That was my understanding. The hardware may well be in the same chip,
but it's under software control. (Like I said, it only takes a few
op-codes to copy the X and Y coordinates from one pair of registers to
another.)
>>> At the user level it was not fully preemptive. You had to do an explicit
>>> call to allow other programs to get some time too.
>>
>> What in the world makes you think that?
>
> Because I have written programs at that level.
> It is a great way to avoid a busy wait on an event in a high level
> language. Just check if your condition is met, if not pass control back
> to the scheduler. Repeat until you have something to do.
>
> What I remember from those days is that a process could be interrupted
> by a higher level process, but user programs ran until they voluntary
> gave control back to the scheduler.*
> *) trying to google things, the wiki page on Exec_(Amiga) claims that
> linus once mistakingly said that AmigaOS was cooperative.

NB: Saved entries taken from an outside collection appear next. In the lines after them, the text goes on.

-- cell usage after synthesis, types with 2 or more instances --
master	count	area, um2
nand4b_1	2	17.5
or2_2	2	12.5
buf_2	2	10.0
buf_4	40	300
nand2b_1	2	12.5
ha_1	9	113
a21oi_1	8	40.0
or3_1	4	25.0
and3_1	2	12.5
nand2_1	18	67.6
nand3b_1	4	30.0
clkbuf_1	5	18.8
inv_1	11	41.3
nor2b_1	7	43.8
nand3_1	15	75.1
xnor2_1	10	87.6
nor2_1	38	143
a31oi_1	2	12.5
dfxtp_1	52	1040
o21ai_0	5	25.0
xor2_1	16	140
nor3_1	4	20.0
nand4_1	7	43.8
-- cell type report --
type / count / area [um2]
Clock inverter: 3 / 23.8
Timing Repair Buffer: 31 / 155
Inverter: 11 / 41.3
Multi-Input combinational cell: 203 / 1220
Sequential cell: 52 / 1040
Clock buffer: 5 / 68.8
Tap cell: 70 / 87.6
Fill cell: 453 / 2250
`config.mk`:
```
export PLATFORM = sky130hd
export DESIGN_NAME = hs_responder_fifo
export DESIGN_NICKNAME = d
export VERILOG_FILES = /design/src/rtl/hs_responder_fifo.sv
export SDC_FILE = /design/constraint.sdc
export NUM_CORES = 1
export LEC_CHECK = 0
export CAP_MARGIN = 40
export CELL_PAD_IN_SITES_DETAIL_PLACEMENT = 0
export CELL_PAD_IN_SITES_GLOBAL_PLACEMENT = 1
export CORE_MARGIN = 2
export CORE_UTILIZATION = 50
export CTS_CLUSTER_SIZE = 8
export DETAILED_ROUTE_END_ITERATION = 6
export GPL_TIMING_DRIVEN = 0
export HOLD_SLACK_MARGIN = 0.06
export PLACE_DENSITY = 0.84
export SETUP_SLACK_MARGIN = 0.3
export SYNTH_ARGS = -nofsm -noshare
export SYNTH_HDL_FRONTEND = slang
export SYNTH_SLANG_ARGS = --single-unit
```
`constraint.sdc`:
```
create_clock -name clk -period 6 [get_ports clk]
set_input_delay 0.6 -clock clk [delete_from_list [all_inputs] [get_ports clk]]
set_output_delay 0.6 -clock clk [all_outputs]
set_load 0.01 [all_outputs]
```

In earlier
> versions of this page it *was* apparently considered cooperative,
> because google quotes a text that is no longer there.
http://en.wikipedia.org/wiki/Exec_%28Amiga%29
"Exec is the multi-tasking kernel of AmigaOS. It enabled pre-emptive
multitasking in as little as 256k of memory (as supplied with the first
Amiga 1000s). Exec provided functionality for multi-tasking, memory
allocation, interrupt handling and handling of dynamic shared libraries."
Sounds pre-emptive to me...
In particular, like several other fully pre-emptive systems, Exec
provides Yield(), which lets you relinquish the rest of the current
quantum if you wish. However, if you do not call this, a hardware
interrupt causes Exec to perform a context switch to the next runnable
task, in round-robin fashion, whether you ask for it or not.
Indeed, were Exec not pre-emptive, there would be no need for Forbid()
and Permit(), which disable and enable pre-emption. (It's apparently
used as a crude form of critical section.)
Now, if you mean that a lower-priority task can never run until all
higher-priority tasks go to sleep, then yes, that's how the scheduler
works. Usually the very high-priority tasks were things like the
keyboard scan, which run for a tiny amount of time and then sleep again.